### Try it
Leave out all lines before the one containing "cell families (layout", and copy that line and all the rest below it exactly.
_ _ _
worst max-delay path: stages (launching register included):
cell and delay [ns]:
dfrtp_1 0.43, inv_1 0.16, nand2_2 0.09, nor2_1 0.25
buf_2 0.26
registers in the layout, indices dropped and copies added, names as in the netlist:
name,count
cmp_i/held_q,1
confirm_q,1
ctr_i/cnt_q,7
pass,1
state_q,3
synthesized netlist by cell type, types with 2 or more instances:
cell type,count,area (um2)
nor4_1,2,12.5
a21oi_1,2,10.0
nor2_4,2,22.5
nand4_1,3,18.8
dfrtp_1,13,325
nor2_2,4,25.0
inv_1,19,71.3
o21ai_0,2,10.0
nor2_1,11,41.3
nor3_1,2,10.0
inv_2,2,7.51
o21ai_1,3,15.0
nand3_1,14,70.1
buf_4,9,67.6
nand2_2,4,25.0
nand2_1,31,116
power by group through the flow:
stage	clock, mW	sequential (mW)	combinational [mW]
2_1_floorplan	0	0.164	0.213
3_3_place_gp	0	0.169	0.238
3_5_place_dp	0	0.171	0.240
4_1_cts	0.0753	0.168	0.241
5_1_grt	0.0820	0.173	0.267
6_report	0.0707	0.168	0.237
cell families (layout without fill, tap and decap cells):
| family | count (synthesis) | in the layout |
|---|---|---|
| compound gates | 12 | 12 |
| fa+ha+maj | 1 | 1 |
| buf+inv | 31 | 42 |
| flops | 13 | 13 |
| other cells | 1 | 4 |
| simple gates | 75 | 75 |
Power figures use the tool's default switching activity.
_ _ _
### Solution to the exercise
cell families (layout without fill, tap and decap cells):
| family | count (synthesis) | in the layout |
|---|---|---|
| compound gates | 12 | 12 |
| fa+ha+maj | 1 | 1 |
| buf+inv | 31 | 42 |
| flops | 13 | 13 |
| other cells | 1 | 4 |
| simple gates | 75 | 75 |
Power figures use the tool's default switching activity.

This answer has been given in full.